Relatos de experiências fortalecem políticas públicas da Educação do Campo durante o FormaCampo

A apresentação de experiências desenvolvidas por municípios baianos foi um dos destaques da programação do II Encontro Internacional e XI Encontro Baiano de Educação do Campo do Programa FormaCampo, realizado na Universidade Estadual do Sudoeste da Bahia (UESB), em Vitória da Conquista. A iniciativa reafirma o papel do programa como espaço de formação continuada, intercâmbio de práticas e fortalecimento das políticas públicas para a Educação do Campo.

Durante uma das mesas temáticas, o professor e mestre Higro Souza Silva, da Universidade do Estado da Bahia (UNEB), destacou a importância dos relatos apresentados por oito municípios, contemplando temas como Diretrizes da Educação do Campo, Educação Integral e Educação Escolar Quilombola.

Segundo o professor, o diferencial do FormaCampo está na capacidade de transformar a formação em ações concretas nos territórios e, posteriormente, promover a socialização dessas experiências entre as redes municipais de ensino.

“O FormaCampo tem se consolidado como uma referência na formação em Educação do Campo porque os municípios participam dos processos formativos, colocam em prática os conhecimentos construídos e depois retornam para compartilhar os resultados alcançados. Esse movimento fortalece toda a rede”, afirmou.

Formação conectada à realidade dos territórios

Higro ressaltou que o crescimento do programa pode ser percebido pelo aumento da participação de cursistas e pelo reconhecimento conquistado dentro e fora da Bahia. Para ele, um dos principais avanços é oferecer uma formação que dialoga diretamente com a realidade das escolas e das comunidades.

“Houve um tempo em que praticamente não existiam formações específicas para as escolas do campo. Hoje vemos professores das redes municipais e estadual inseridos em processos formativos que consideram as características dos territórios onde atuam.”

O professor também destacou que o FormaCampo amplia a participação para além dos profissionais da educação. Lideranças comunitárias, representantes de associações, conselhos e diversos segmentos das comunidades rurais têm participado das atividades, fortalecendo a construção coletiva das políticas educacionais.

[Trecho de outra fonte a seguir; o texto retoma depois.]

File: config.mk
export PLATFORM = sky130hd
export DESIGN_NAME = gbp_front
export DESIGN_NICKNAME = d
export VERILOG_FILES = /design/src/gshare_bimodal_branch_predictor_top_defines.svh /design/src/gbp_pkg.sv /design/src/gbp_front.sv
export SDC_FILE = /design/constraint.sdc
export NUM_CORES = 1
export LEC_CHECK = 0
export BUFFER_PORTS_ARGS = -buffer_cell sky130_fd_sc_hd__buf_2
export CAP_MARGIN = 20
export CELL_PAD_IN_SITES_DETAIL_PLACEMENT = 0
export CELL_PAD_IN_SITES_GLOBAL_PLACEMENT = 2
export CORE_MARGIN = 2
export CORE_UTILIZATION = 28
export CTS_CLUSTER_SIZE = 8
export DETAILED_ROUTE_END_ITERATION = 8
export PLACE_DENSITY_LB_ADDON = 0.2
export SYNTH_ARGS = -nofsm -noshare
export SYNTH_HDL_FRONTEND = slang
export SYNTH_SLANG_ARGS = --single-unit
export TNS_END_PERCENT = 1
File: constraint.sdc
create_clock -name clk -period 6.05 [get_ports clk]
set_clock_uncertainty 0.1 [all_clocks]
set_input_delay 1.21 -clock clk [delete_from_list [all_inputs] [get_ports clk]]
set_output_delay 1.21 -clock clk [all_outputs]
set_load 0.005 [all_outputs]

“O programa valoriza os territórios e reconhece que a Educação do Campo envolve diferentes sujeitos. Não são apenas os professores que participam. As comunidades também se sentem pertencentes e reconhecidas nesse processo formativo.”

Educação Integral exige planejamento e formação

Durante a entrevista, Higro Souza Silva também abordou os desafios da implementação da Educação Integral em Tempo Integral nas redes públicas de ensino. Segundo ele, mais importante do que ampliar a jornada escolar é compreender a concepção de educação integral e garantir que sua implantação aconteça de forma planejada.

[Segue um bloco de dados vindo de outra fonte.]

**src/gshare_bimodal_branch_predictor_top_defines.svh**
```systemverilog
// Assertion macros shared by the branch predictor RTL.
// Included by modules that carry concurrent assertions; expects clk and rst_n in scope.
`ifndef GSHARE_BIMODAL_BRANCH_PREDICTOR_TOP_DEFINES_SVH
`define GSHARE_BIMODAL_BRANCH_PREDICTOR_TOP_DEFINES_SVH

// expression must hold at every edge out of reset
`define GBP_ASSERT_HOLDS(label, expr, msg) \
    label: assert property (@(posedge clk) disable iff (!rst_n) (expr)) else $error(msg);

// same-cycle implication
`define GBP_ASSERT_IMPLIES(label, ante, cons, msg) \
    label: assert property (@(posedge clk) disable iff (!rst_n) (ante) |-> (cons)) \
        else $error(msg);

// next-cycle implication
`define GBP_ASSERT_NEXT(label, ante, cons, msg) \
    label: assert property (@(posedge clk) disable iff (!rst_n) (ante) |=> (cons)) \
        else $error(msg);

`endif

```
**src/gbp_pkg.sv**
```systemverilog
// Package for the gshare/bimodal branch predictor: widths, codes, types, helpers.
// No dependencies; imported by every predictor module except gbp_ram.
package gbp_pkg;

    localparam int MAX_INDEX_BITS = 14;
    localparam int IDX_W          = MAX_INDEX_BITS;
    localparam int TABLE_DEPTH    = 1 << MAX_INDEX_BITS;
    localparam int CFG_W          = 4;
    localparam int CFG_IDX_W      = 4;
    localparam int ADDR_W         = 32;
    localparam int CNT_W          = 32;
    localparam int CTR_W          = 2;

    localparam logic [CFG_W-1:0] MAX_INDEX_CFG  = CFG_W'(MAX_INDEX_BITS);
    localparam logic [CFG_W-1:0] MIN_INDEX_CFG  = CFG_W'(1);
    localparam logic [CFG_W-1:0] INDEX_BITS_RST = CFG_W'(12);
    localparam logic [CFG_W-1:0] HIST_BITS_RST  = CFG_W'(0);

    localparam logic [CFG_IDX_W-1:0] REG_INDEX_BITS   = CFG_IDX_W'(0);
    localparam logic [CFG_IDX_W-1:0] REG_HISTORY_BITS = CFG_IDX_W'(1);

    localparam logic [CTR_W-1:0] CTR_MIN  = CTR_W'(0);
    localparam logic [CTR_W-1:0] CTR_INIT = CTR_W'(2);
    localparam logic [CTR_W-1:0] CTR_MAX  = CTR_W'(3);

    localparam logic [CNT_W-1:0] CNT_MAX = '1;

    typedef struct packed {
        logic [IDX_W-1:0] idx;
        logic             taken;
    } gbp_item_t;

    typedef enum logic [1:0] {
        BK_CLEAR,
        BK_FETCH,
        BK_UPDATE
    } gbp_back_state_t;

    // low n bits set
    function automatic logic [IDX_W-1:0] low_mask(input logic [CFG_W-1:0] n);
        logic [IDX_W-1:0] mask;
        mask = '0;
        for (int i = 0; i < IDX_W; i++)
        begin
            mask[i] = (i < int'(n));
        end
        return mask;
    endfunction

endpackage

```
**src/gbp_queue.sv**
```systemverilog
// Two-entry queue of indexed branches between the front and back ends.
// Depends on gbp_pkg.
module gbp_queue (
    input  logic              clk,
    input  logic              rst_n,
    input  logic              push,
    input  gbp_pkg::gbp_item_t push_item,
    input  logic              pop,
    output gbp_pkg::gbp_item_t pop_item,
    output logic              full,
    output logic              empty
);
    import gbp_pkg::*;

    gbp_item_t  slot_reg [2];
    logic       wr_ptr_reg, wr_ptr_next;
    logic       rd_ptr_reg, rd_ptr_next;
    logic [1:0] count_reg, count_next;

    assign full     = (count_reg == 2'd2);
    assign empty    = (count_reg == 2'd0);
    assign pop_item = slot_reg[rd_ptr_reg];

    always_comb
    begin
        wr_ptr_next = push ? ~wr_ptr_reg : wr_ptr_reg;
        rd_ptr_next = pop ? ~rd_ptr_reg : rd_ptr_reg;
        count_next  = count_reg + 2'(push) - 2'(pop);
    end

    always_ff @(posedge clk or negedge rst_n)
    begin
        if (!rst_n)
        begin
            wr_ptr_reg <= 1'b0;
            rd_ptr_reg <= 1'b0;
            count_reg  <= 2'd0;
        end
        else
        begin
            wr_ptr_reg <= wr_ptr_next;
            rd_ptr_reg <= rd_ptr_next;
            count_reg  <= count_next;
        end
    end

    always_ff @(posedge clk)
    begin
        if (push)
        begin
            slot_reg[wr_ptr_reg] <= push_item;
        end
    end

endmodule

```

“O município já não discute mais se vai ou não implementar a Educação Integral. O desafio agora é fazer isso com qualidade, respeitando as condições de cada escola e ouvindo a comunidade escolar antes de qualquer decisão.”

Para o pesquisador, a implantação da política deve ser acompanhada por processos permanentes de formação continuada, envolvendo todos os profissionais da escola.

“Não basta apenas implementar a proposta. É fundamental investir na formação de professores, gestores e demais profissionais para que todos compreendam o que significa educação integral e consigam desenvolver práticas coerentes com essa concepção.”

Ao reunir pesquisadores, gestores, professores e representantes de diversos municípios, o FormaCampo reafirma seu papel como um espaço de construção coletiva, fortalecimento das redes de colaboração e valorização das experiências que contribuem para consolidar uma Educação do Campo comprometida com a diversidade, os territórios e o direito à aprendizagem.